> **TASK DETAILS**
State the number of lines in the listing that contain "order". No further words are expected.
#### GIVEN INFORMATION
==> src/rtl/core/timed_event_queue_assert.svh <==
// Assertion macros for the timed event queue RTL, used by the sequencer.
// Each macro expects signals named clk and rst_n in the using scope.
`ifndef TIMED_EVENT_QUEUE_ASSERT_SVH
`define TIMED_EVENT_QUEUE_ASSERT_SVH

// Same-cycle implication, checked out of reset.
`define TEQ_ASSERT_IMP(lbl, ante, cons) \
    lbl: assert property (@(posedge clk) disable iff (!rst_n) (ante) |-> (cons)) \
        else $error("timed_event_queue: check failed");

// Next-cycle implication, checked out of reset.
`define TEQ_ASSERT_NXT(lbl, ante, cons) \
    lbl: assert property (@(posedge clk) disable iff (!rst_n) (ante) |=> (cons)) \
        else $error("timed_event_queue: check failed");

`endif

==> src/rtl/core/teq_pkg.sv <==
// Shared types, sizes and pointer helpers for the timed event queue.
// No dependencies; imported by every module of the block.
`timescale 1ns / 1ps

package teq_pkg;

    localparam int DEPTH     = 16;
    localparam int TIME_BITS = 32;
    localparam int TAG_BITS  = 16;
    localparam int PTR_BITS  = $clog2(DEPTH);
    localparam int CNT_BITS  = $clog2(DEPTH + 1);
    localparam int SUM_BITS  = CNT_BITS + 1;

    localparam logic OP_POST = 1'b0;
    localparam logic OP_TICK = 1'b1;

    typedef logic [PTR_BITS-1:0]  ptr_t;
    typedef logic [CNT_BITS-1:0]  cnt_t;
    typedef logic [TIME_BITS-1:0] time_t;
    typedef logic [TAG_BITS-1:0]  tag_t;

    typedef struct packed {
        time_t due_time;
        tag_t  tag;
    } entry_t;

    typedef struct packed {
        logic  opcode;
        time_t event_time;
        tag_t  event_tag;
        time_t now_time;
    } in_word_t;

    typedef struct packed {
        logic  fired;
        tag_t  fired_tag;
        time_t fired_time;
        logic  last;
        cnt_t  queued_count;
        logic  overflow;
    } out_word_t;

    typedef struct packed {
        logic   we;
        ptr_t   waddr;
        entry_t wdata;
        ptr_t   raddr;
    } mem_req_t;

    // Address of the entry off places after base, wrapping round the ring.
    function automatic ptr_t slot_addr(ptr_t base, cnt_t off);
        logic [SUM_BITS-1:0] sum;
        sum = {{(SUM_BITS-PTR_BITS){1'b0}}, base} + {1'b0, off};
        if (sum >= SUM_BITS'(DEPTH))
            sum = sum - SUM_BITS'(DEPTH);
        return sum[PTR_BITS-1:0];
    endfunction

    function automatic ptr_t ptr_inc(ptr_t base);
        ptr_t res;
        if (base == PTR_BITS'(DEPTH - 1))
            res = '0;
        else
            res = base + 1'b1;
        return res;
    endfunction

endpackage

==> src/rtl/core/timed_event_queue.sv <==
// Timed event queue: keeps pending events sorted by due time, FIFO among equal times.
//
// Input channel (in_valid / in_stall / in_word): a post word queues an event, or
// dispatches it at once when it is due and earlier than every queued event; a tick
// word dispatches every queued event due by now_time, in order.
// Output channel (out_valid / out_stall / out_word): a post gives one word; a tick
// gives one word per dispatched event, last marking the final one, or a single
// word with fired low when nothing is due. A post into a full queue that is not
// dispatched is dropped with overflow set.
// Sequence: a post that fires, is dropped or lands in an empty queue goes through the
// due check, the head check and the emit state; any other post first walks back from
// the tail past each queued event later than it, one entry per cycle. A post's word
// enters the output register as the sequencer returns to idle. A tick pops each due
// event from the head in order, holding it until the next head is checked; words then
// follow one per cycle while the receiver does not stall.
// in_stall is high from acceptance until the last word enters the output register.
// Reset clears the queue to empty; storage is not cleared. When the receiver
// stalls, the output word holds and the sequencer waits on the next word.
// Depends on teq_pkg, teq_seq and teq_store.
`timescale 1ns / 1ps

module timed_event_queue (
    input  logic               clk,
    input  logic               rst_n,
    input  logic               in_valid,
    output logic               in_stall,
    input  teq_pkg::in_word_t  in_word,
    output logic               out_valid,
    input  logic               out_stall,
    output teq_pkg::out_word_t out_word
);
    import teq_pkg::*;

    mem_req_t  mem_req;
    entry_t    rd_data;
    logic      out_free;
    logic      out_load;
    out_word_t out_next;

    logic      out_valid_reg;
    out_word_t out_word_reg;

    teq_seq u_seq (
        .clk      (clk),
        .rst_n    (rst_n),
        .in_valid (in_valid),
        .in_stall (in_stall),
        .in_word  (in_word),
        .mem_req  (mem_req),
        .rd_data  (rd_data),
        .out_free (out_free),
        .out_load (out_load),
        .out_next (out_next)
    );

    teq_store u_store (
        .clk     (clk),
        .req     (mem_req),
        .rd_data (rd_data)
    );

    assign out_free = !out_valid_reg || !out_stall;

    always_ff @(posedge clk or negedge rst_n)
    begin
        if (!rst_n)
            out_valid_reg <= 1'b0;
        else if (out_load)
            out_valid_reg <= 1'b1;
        else if (!out_stall)
            out_valid_reg <= 1'b0;
    end

    // Hold the word while stalled.
    always_ff @(posedge clk)
    begin
        if (out_load)
            out_word_reg <= out_next;
    end

    assign out_valid = out_valid_reg;
    assign out_word  = out_word_reg;

endmodule

==> src/rtl/core/teq_store.sv <==
// Event storage ring: one write port, one registered read port.
// Depends on teq_pkg.
`timescale 1ns / 1ps

module teq_store (
    input  logic              clk,
    input  teq_pkg::mem_req_t req,
    output teq_pkg::entry_t   rd_data
);
    import teq_pkg::*;

    entry_t mem [DEPTH];
    entry_t rd_data_reg;

    always_ff @(posedge clk)
    begin
        if (req.we)
            mem[req.waddr] <= req.wdata;
    end

    always_ff @(posedge clk)
    begin
        rd_data_reg <= mem[req.raddr];
    end

    assign rd_data = rd_data_reg;

endmodule

==> src/rtl/core/teq_seq.sv <==
// Sequencer for post and tick words, built around one shared time comparator.
// Depends on teq_pkg, teq_store (through the request bus) and the assert header.
`timescale 1ns / 1ps
`include "timed_event_queue_assert.svh"

module teq_seq (
    input  logic               clk,
    input  logic               rst_n,
    input  logic               in_valid,
    output logic               in_stall,
    input  teq_pkg::in_word_t  in_word,
    output teq_pkg::mem_req_t  mem_req,
    input  teq_pkg::entry_t    rd_data,
    input  logic               out_free,
    output logic               out_load,
    output teq_pkg::out_word_t out_next
);
    import teq_pkg::*;

    localparam logic [2:0] S_IDLE  = 3'd0;
    localparam logic [2:0] S_PDUE  = 3'd1;
    localparam logic [2:0] S_PHEAD = 3'd2;
    localparam logic [2:0] S_PCMP  = 3'd3;
    localparam logic [2:0] S_PWR0  = 3'd4;
    localparam logic [2:0] S_EMIT  = 3'd5;
    localparam logic [2:0] S_TCHK  = 3'd6;

    logic [2:0] state_reg, state_next;
    ptr_t       head_reg, head_next;
    cnt_t       cnt_reg, cnt_next;
    logic       pend_vld_reg, pend_vld_next;

    time_t      t_reg, t_next;
    tag_t       tag_reg, tag_next;
    time_t      now_reg, now_next;
    cnt_t       j_reg, j_next;
    logic       due_reg, due_next;
    entry_t     pend_reg, pend_next;
    out_word_t  res_reg, res_next;

    time_t      cmp_a, cmp_b;
    logic       cmp_lt;
    logic       hd_due;
    entry_t     new_entry;

    assign new_entry = '{due_time: t_reg, tag: tag_reg};
    assign in_stall  = (state_reg != S_IDLE);

    // Shared comparator: operands picked by the sequencer state.
    always_comb
    begin
        cmp_a = t_reg;
        cmp_b = now_reg;
        case (state_reg)
            S_PDUE:
            begin
                cmp_a = now_reg;
                cmp_b = t_reg;
            end
            S_PHEAD, S_PCMP:
            begin
                cmp_a = t_reg;
                cmp_b = rd_data.due_time;
            end
            S_TCHK:
            begin
                cmp_a = now_reg;
                cmp_b = rd_data.due_time;
            end
            default:
            begin
                cmp_a = t_reg;
                cmp_b = now_reg;
            end
        endcase
    end

    assign cmp_lt = (cmp_a < cmp_b);
    assign hd_due = (cnt_reg != '0) && !cmp_lt;

    always_comb
    begin
        state_next    = state_reg;
        head_next     = head_reg;
        cnt_next      = cnt_reg;
        pend_vld_next = pend_vld_reg;
        t_next        = t_reg;
        tag_next      = tag_reg;
        now_next      = now_reg;
        j_next        = j_reg;
        due_next      = due_reg;
        pend_next     = pend_reg;
        res_next      = res_reg;
        mem_req.we    = 1'b0;
        mem_req.waddr = slot_addr(head_reg, j_reg);
        mem_req.wdata = new_entry;
        mem_req.raddr = head_reg;
        out_load      = 1'b0;
        out_next      = res_reg;

        case (state_reg)
            S_IDLE:
            begin
                if (in_valid)
                begin
                    t_next   = in_word.event_time;
                    tag_next = in_word.event_tag;
                    now_next = in_word.now_time;
                    pend_vld_next = 1'b0;
                    if (in_word.opcode == OP_POST)
                        state_next = S_PDUE;
                    else
                        state_next = S_TCHK;
                end
            end

            S_PDUE:
            begin
                due_next   = !cmp_lt;
                state_next = S_PHEAD;
            end

            S_PHEAD:
            begin
                if (due_reg && (cnt_reg == '0 || cmp_lt))
                begin
                    res_next   = '{fired: 1'b1, fired_tag: tag_reg, fired_time: t_reg,
                                   last: 1'b1, queued_count: cnt_reg, overflow: 1'b0};
                    state_next = S_EMIT;
                end
                else if (cnt_reg == CNT_BITS'(DEPTH))
                begin
                    // Full: drop the word.
                    res_next   = '{fired: 1'b0, fired_tag: '0, fired_time: '0,
                                   last: 1'b1, queued_count: cnt_reg, overflow: 1'b1};
                    state_next = S_EMIT;
                end
                else if (cnt_reg == '0)
                begin
                    mem_req.we    = 1'b1;
                    mem_req.waddr = head_reg;
                    cnt_next      = cnt_reg + 1'b1;
                    res_next      = '{fired: 1'b0, fired_tag: '0, fired_time: '0,
                                      last: 1'b1, queued_count: cnt_reg + 1'b1,
                                      overflow: 1'b0};
                    state_next    = S_EMIT;
                end
                else
                begin
                    // Walk back from the tail, one entry per cycle.
                    j_next        = cnt_reg;
                    mem_req.raddr = slot_addr(head_reg, cnt_reg - 1'b1);
                    state_next    = S_PCMP;
                end
            end

            S_PCMP:
            begin
                mem_req.we = 1'b1;
                if (cmp_lt)
                begin
                    // Entry is later than the new one: move it back a slot.
                    mem_req.wdata = rd_data;
                    j_next        = j_reg - 1'b1;
                    if (j_reg == CNT_BITS'(1))
                        state_next = S_PWR0;
                    else
                        mem_req.raddr = slot_addr(head_reg, j_reg - CNT_BITS'(2));
                end
                else
                begin
                    cnt_next   = cnt_reg + 1'b1;
                    res_next   = '{fired: 1'b0, fired_tag: '0, fired_time: '0,
                                   last: 1'b1, queued_count: cnt_reg + 1'b1,
                                   overflow: 1'b0};
                    state_next = S_EMIT;
                end
            end

            S_PWR0:
            begin
                mem_req.we    = 1'b1;
                mem_req.waddr = head_reg;
                cnt_next      = cnt_reg + 1'b1;
                res_next      = '{fired: 1'b0, fired_tag: '0, fired_time: '0,
                                  last: 1'b1, queued_count: cnt_reg + 1'b1,
                                  overflow: 1'b0};
                state_next    = S_EMIT;
            end

            S_EMIT:
            begin
                if (out_free)
                begin
                    out_load   = 1'b1;
                    out_next   = res_reg;
                    state_next = S_IDLE;
                end
            end

            S_TCHK:
            begin
                // Hold the popped head until the next head is checked, so last is known.
                out_next = '{fired: pend_vld_reg, fired_tag: pend_reg.tag,
                             fired_time: pend_reg.due_time, last: !hd_due,
                             queued_count: cnt_reg, overflow: 1'b0};
                if (!pend_vld_reg)
                begin
                    out_next.fired_tag  = '0;
                    out_next.fired_time = '0;
                    out_next.last       = 1'b1;
                end
                if (pend_vld_reg && !out_free)
                begin
                    mem_req.raddr = head_reg;
                end
                else if (hd_due)
                begin
                    out_load      = pend_vld_reg;
                    pend_next     = rd_data;
                    pend_vld_next = 1'b1;
                    head_next     = ptr_inc(head_reg);
                    cnt_next      = cnt_reg - 1'b1;
                    mem_req.raddr = ptr_inc(head_reg);
                end
                else if (out_free)
                begin
                    out_load      = 1'b1;
                    pend_vld_next = 1'b0;
                    state_next    = S_IDLE;
                end
            end

            default:
            begin
                state_next = S_IDLE;
            end
        endcase
    end

    always_ff @(posedge clk or negedge rst_n)
    begin
        if (!rst_n)
        begin
            state_reg    <= S_IDLE;
            head_reg     <= '0;
            cnt_reg      <= '0;
            pend_vld_reg <= 1'b0;
        end
        else
        begin
            state_reg    <= state_next;
            head_reg     <= head_next;
            cnt_reg      <= cnt_next;
            pend_vld_reg <= pend_vld_next;
        end
    end

    always_ff @(posedge clk)
    begin
        t_reg    <= t_next;
        tag_reg  <= tag_next;
        now_reg  <= now_next;
        j_reg    <= j_next;
        due_reg  <= due_next;
        pend_reg <= pend_next;
        res_reg  <= res_next;
    end

    `TEQ_ASSERT_IMP(a_load_free, out_load, out_free)
    `TEQ_ASSERT_IMP(a_we_post, mem_req.we,
        state_reg == S_PHEAD || state_reg == S_PCMP || state_reg == S_PWR0)
    `TEQ_ASSERT_IMP(a_pend_tick, pend_vld_reg, state_reg == S_TCHK)
    `TEQ_ASSERT_NXT(a_cnt_step, 1'b1,
        cnt_reg == $past(cnt_reg) || cnt_reg == $past(cnt_reg) + 1'b1 ||
        cnt_reg == $past(cnt_reg) - 1'b1)
    `TEQ_ASSERT_IMP(a_cnt_max, state_reg == S_IDLE, cnt_reg <= CNT_BITS'(DEPTH))

endmodule

==> config.mk <==
export PLATFORM = sky130hd
export DESIGN_NAME = timed_event_queue
export DESIGN_NICKNAME = d
export VERILOG_FILES = /design/src/rtl/core/teq_pkg.sv /design/src/rtl/core/timed_event_queue.sv /design/src/rtl/core/teq_store.sv /design/src/rtl/core/teq_seq.sv
export VERILOG_INCLUDE_DIRS = /design/src /design/src/rtl/core
export SDC_FILE = /design/constraint.sdc
export NUM_CORES = 1
export LEC_CHECK = 0
export BUFFER_PORTS_ARGS = -buffer_cell sky130_fd_sc_hd__clkbuf_2
export CORE_MARGIN = 2
export CORE_UTILIZATION = 35
export DETAILED_ROUTE_END_ITERATION = 7
export HOLD_SLACK_MARGIN = 0.06
export PLACE_DENSITY = 0.63
export SLEW_MARGIN = 20
export SYNTH_ARGS = -nofsm -noshare
export SYNTH_HDL_FRONTEND = slang
export SYNTH_SLANG_ARGS = --single-unit
==> constraint.sdc <==
create_clock -name clk -period 7.9 [get_ports clk]
set_input_delay 1.58 -clock clk [delete_from_list [all_inputs] [get_ports clk]]
set_output_delay 1.58 -clock clk [all_outputs]
set_load 0.02 [all_outputs]
==> run metrics <==
outcome finished, final reports clean; Syn Inst Count 2594; wire length per cell 24.17 µm; Max clock buf depth 3; Total Wirelength 107800 µm; largest net degree at the start of global routing 71; Reg clk slew, reported paths 60 ps; Mapped Nets 2728; layout cells sized above 1 17.07%; Seq/Total Area, Yosys 73.60%; syn avg cell area 16.62 µm²; Starting Density 35.33%; Pleak 0.01686 µW; I/O Pins 143; Yosys reg bits 1075; final setup violation count 0; CP Max Fanout 45; RSZ-0062 raised after global routing no; worst rel slew slack 23.30%; PD cells 461.5 nW/µm²; startpoint types flop; CTS sink cnt 1075; crit-path cells inv_1, and3_1, nor2_4, buf_4, mux2_2, ha_1, a21oi_1, o21a_1, o221ai_1, nor3_1, a31o_1, nand3_1, a41oi_4, buf_12, buf_12, mux2i_1, o22a_1, o221ai_1, or3_1; Switching Share 36.99%; clock share of power 21.9%; CP Class flop to flop; first-pass GRT wire length 155900 µm; Cell Rows 128; Pre-Repair DR Iteration Count 5; Largest stage delay, worst path 640 ps; Reg area 31730 µm²; Area Growth Syn to Fin 14.20%; Skew-Pair Late Insertion Delay 690 ps; initial antenna violation count 6; Post-CTS Setup Bufs 0; CTS tree done; worst ir drop on vdd 0.0004147 V; fill cell count 10960; Crit path arrival time 7220 ps; area of the die 126000 µm²; Final Slew Violations 0; Flop pwr share 37.9%; cts hold-fix bufs 0; asr flop ratio synth 1.302%; skew final 47.46 ps; final hold violation count 0; grt total ovfl 0; minimum clock period 6673 ps; Core ar. 122000 µm²; drt initial violations 2399; hold slack final 430.5 ps; Max H-tree Level 3; Num CTS Buffers 103; flip-flop count of the largest register after layout 768; Port Buffers 142; Antenna Cells 0; crit path max-delay cell type nor2_4; area of the multi-input gates 10680 µm²; worst-margin pin slew 1148 ps; die width 355.0 µm; Internal Dissipation 14320 µW; number of flops mapped to enable cells by yosys 1013; Syn Std Cell Area 43110 µm²; total global-route track usage 16.71%; Synthesis Warnings 0; Final ANT Viol Nets 0; vias 23460; P_sw 8405 µW; CP bufs+invs 4; fin nets 2880; prevailing post-synth register cell edfxtp_1; Vias/cell 5.258; Max-Cap Viols 0; clock root cell clkbuf_16; period utilisation layout 84.47%; Max Clk Rate 0.1499 GHz; Crit. End Element flop; crit-path leading delay family simple AND/OR/NAND/NOR gates; WP data required 8450 ps; number of global-route vias before repair 23060; GP Congestion 0.8535; Hold Crit Class flop to flop; DP HPWL 61280 µm; Gate power share 40.2%; Sum Neg Setup Slack 0 ps; Post-CTS Resized 0; DRC viols 0; Netlist cell types 73; die height 355.0 µm
## final timing paths
kind	slack, ps	depth (start not counted)	endpoint	startpoint
max reg2reg	1230	19	u_store.rd_data[39]	u_seq.state_reg[1]
min in group asynchronous	830	1	u_seq.cnt_reg[3]	rst_n
max in group asynchronous	6730	1	u_seq.cnt_reg[0]	rst_n
min reg2reg	430	0	u_seq.pend_reg[8]	u_store.rd_data[8]
max	1230	19	u_store.rd_data[39]	u_seq.state_reg[1]
min	430	0	u_seq.pend_reg[8]	u_store.rd_data[8]
## cell usage after synthesis (48+ instances only)
cell type  instances  share of area (%)
edfxtp_1        1013                 71
o22a_1            48               0.98
nand2_1          191                1.7
dfxtp_1           48                2.2
mux2i_1          388                9.0
mux2_2            80                2.1
nand3_1           66               0.77
or3_1             49               0.71
o22ai_1          126                1.8
o221ai_1          79                1.6
and2_1            50               0.73
clkbuf_1          56               0.49
## layout make-up
class / instances / share of cell area, %
flip-flops and latches: 1075 / 64.45
multi-input cells: 1356 / 21.69
clock buffers: 138 / 5.749
well taps: 1625 / 4.130
repair buffers: 195 / 2.607
clock inverters: 57 / 1.258
inverters: 15 / 0.1144
## stage by stage
stage                     total power, µW  instances  worst slack (ps)  instance area (µm²)  utilization (%)
after floorplan                     15110       2594              1305                43110                -
after global placement              17750       4266              1372                45780            37.52
after detailed placement            17870       4266              1235                45780            37.52
after CTS                           22840       4461              1199                49230            40.34
after global routing                23800       4461             943.7                49230            40.34
final                               22720       4461              1227                49230            40.34
## placed cells by master (no fill, tap or decap), drive strengths merged, types with 14 or more instances in the layout
cell,instances
nand2,191
edfxtp,1013
nor2,48
xnor2,15
and2,50
o221ai,79
a21oi,30
mux2i,388
clkbuf,280
nand3,70
o21ai,27
buf,53
inv,20
clkinv,41
ha,46
o22a,48
mux2,82
or3,49
o22ai,126
dfrtp,14
dfxtp,48
## power groups by stage
| stage | sequential, µW | combinational [µW] | clock, µW |
|---|---|---|---|
| 2_1_floorplan | 8510 | 6600 | 0 |
| 3_3_place_gp | 8680 | 9070 | 0 |
| 3_5_place_dp | 8710 | 9160 | 0 |
| 4_1_cts | 8590 | 9190 | 5060 |
| 5_1_grt | 8670 | 9850 | 5270 |
| 6_report | 8610 | 9130 | 4980 |
## routing by layer
layer | wire (µm) | global-route usage [%] | vias up
met5 | 15 | 0 | -
met4 | 2896 | 5.288 | 4
met3 | 7643 | 2.559 | 151
met2 | 51940 | 27.54 | 851
met1 | 45320 | 22.71 | 11930
li1 | - | - | 10520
########
> **WRITTEN ANSWER**
2